British statistician

Richard John Samworth (born May 1978) is a British statistician who is the Professor of Statistical Science and the Director of the Statistical Laboratory, University of Cambridge, and a Teaching Fellow of St John's College, Cambridge. He was educated at St John's College, Cambridge. His main research interests are in nonparametric and high-dimensional statistics.

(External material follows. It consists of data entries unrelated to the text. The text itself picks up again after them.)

Source: an optimization exercise on an open RTL-to-GDS flow (aim: small area). Production flows keep margins and buffers that such runs may drop.
Only simulation tests tie the RTL to the original design; equivalence was not proved.
The clock port is modelled as an ideal driver, which makes a skipped or thinned clock tree look cheaper than it is; a real chip needs a root buffer or a tree.
Power and IR drop assume default switching activity.

`design/flow/config.mk`:
```
export PLATFORM = sky130hd
export DESIGN_NAME = uart
export DESIGN_NICKNAME = uart
export VERILOG_FILES = /design/flow/design.v
export SDC_FILE = /design/flow/constraint.sdc
export NUM_CORES = 4
export LEC_CHECK = 0
export CAP_MARGIN = 20
export CORE_MARGIN = 2
export CORE_UTILIZATION = 40
export SLEW_MARGIN = 20
```
`design/flow/constraint.sdc`:
```
create_clock -name core_clock -period 10.0 [get_ports {clk_i}]
set_input_delay 2.0000 -clock core_clock [delete_from_list [all_inputs] [get_ports {clk_i}]]
set_output_delay 2.0000 -clock core_clock [all_outputs]
set_load 0.01 [all_outputs]
```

Particular topics include shape-constrained density estimation and other nonparametric function estimation problems, nonparametric classification, clustering and regression, the bootstrap and high-dimensional variable selection problems.

==Honours and awards==
- The Research Prize 2008, Royal Statistical Society
- The Guy Medal in Bronze 2012, Royal Statistical Society
- Philip Leverhulme Prize 2014, Leverhulme Trust
- Fellow, Institute of Mathematical Statistics (2014 election)
- Fellow, American Statistical Association (2015 election)
- The Adams Prize 2017
- The COPSS Presidents' Award 2018
- IMS Medallion Lecture 2018
- Rustagi Memorial Lecture 2021, The Ohio State University
- Fellow, Royal Society (2021 election)
- Arthur Cohen Award & Lecture 2024, Rutgers University
- IMS Grace Wahba Award & Lecture 2025
- The Guy Medal in Silver 2025, Royal Statistical Society
- David Cox Medal 2025

== Selected works ==
- Cannings, Timothy I. (2017). "Random-projection ensemble classification"

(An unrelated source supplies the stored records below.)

Context: an optimization exercise on an open-source flow, tuned for small area. The choices shown serve that exercise and are no tape-out recipe.
RTL that was checked went through simulation tests only; none was proved equivalent to the original.

Design Cordic, start of the top module:
module Cordic(input clk, input signed [15:0] Xin, input signed [15:0] Yin, input [15:0] angle,
              output reg signed [15:0] Xout, output reg signed [15:0] Yout);
Size: ~1400 cells after synthesis, about 390 flip-flops, about 81 I/O pins, about 0.021 mm² of cells after synthesis.
Settings: LEC_CHECK=0, CAP_MARGIN=5, CORE_MARGIN=2, CORE_UTILIZATION=70, PLACE_DENSITY=0.75, SLEW_MARGIN=5, SYNTH_HIERARCHICAL=1; clock period 7.0 ns.
standard.sh (not shown) runs the stock make flow with config.mk's settings and CLKGATE_MAP_FILE= SYNTH_SCRIPT=/design/flow/synth_recipe.tcl, a recipe that flattens the netlist after the stock synthesis.
==> flow/flow/run.sh <==
#!/bin/bash
# The standard layout (standard synthesis included), except that the port
# buffers use the smallest buffer cell and clock tree synthesis adds no dummy
# loads. ORFS keeps each step's log under orfs/logs/; the make output goes to
# standard.log.
set -euo pipefail
export BUFFER_PORTS_ARGS="-buffer_cell sky130_fd_sc_hd__buf_1"
export CTS_ARGS="-sink_clustering_enable -repair_clock_nets -dont_use_dummy_load -buf_list sky130_fd_sc_hd__clkbuf_8 -sink_clustering_size 18 -sink_clustering_max_diameter 80"
bash standard.sh > standard.log 2>&1
The baseline finished with timing, DRC and antenna clean.
Next try:
- CORE_UTILIZATION: 70 -> 80
- PLACE_DENSITY: 0.75 -> 0.85
The changed run finished with timing, DRC and antenna clean.
Final area shrinks by 0.46%.
Wire length grows by 13%.
Die area shrinks by 12%.
Sequential cell count stays the same.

- Cule, Madeleine (2010). "Maximum likelihood estimation of a multi-dimensional log-concave density"
- Fan, J., Samworth, R. and Wu, Y. (2009), Ultrahigh dimensional feature selection: beyond the linear model, Journal of Machine Learning Research, 10, 2013–2038.
- Hall, Peter (2008). "Choice of neighbor order in nearest-neighbor classification"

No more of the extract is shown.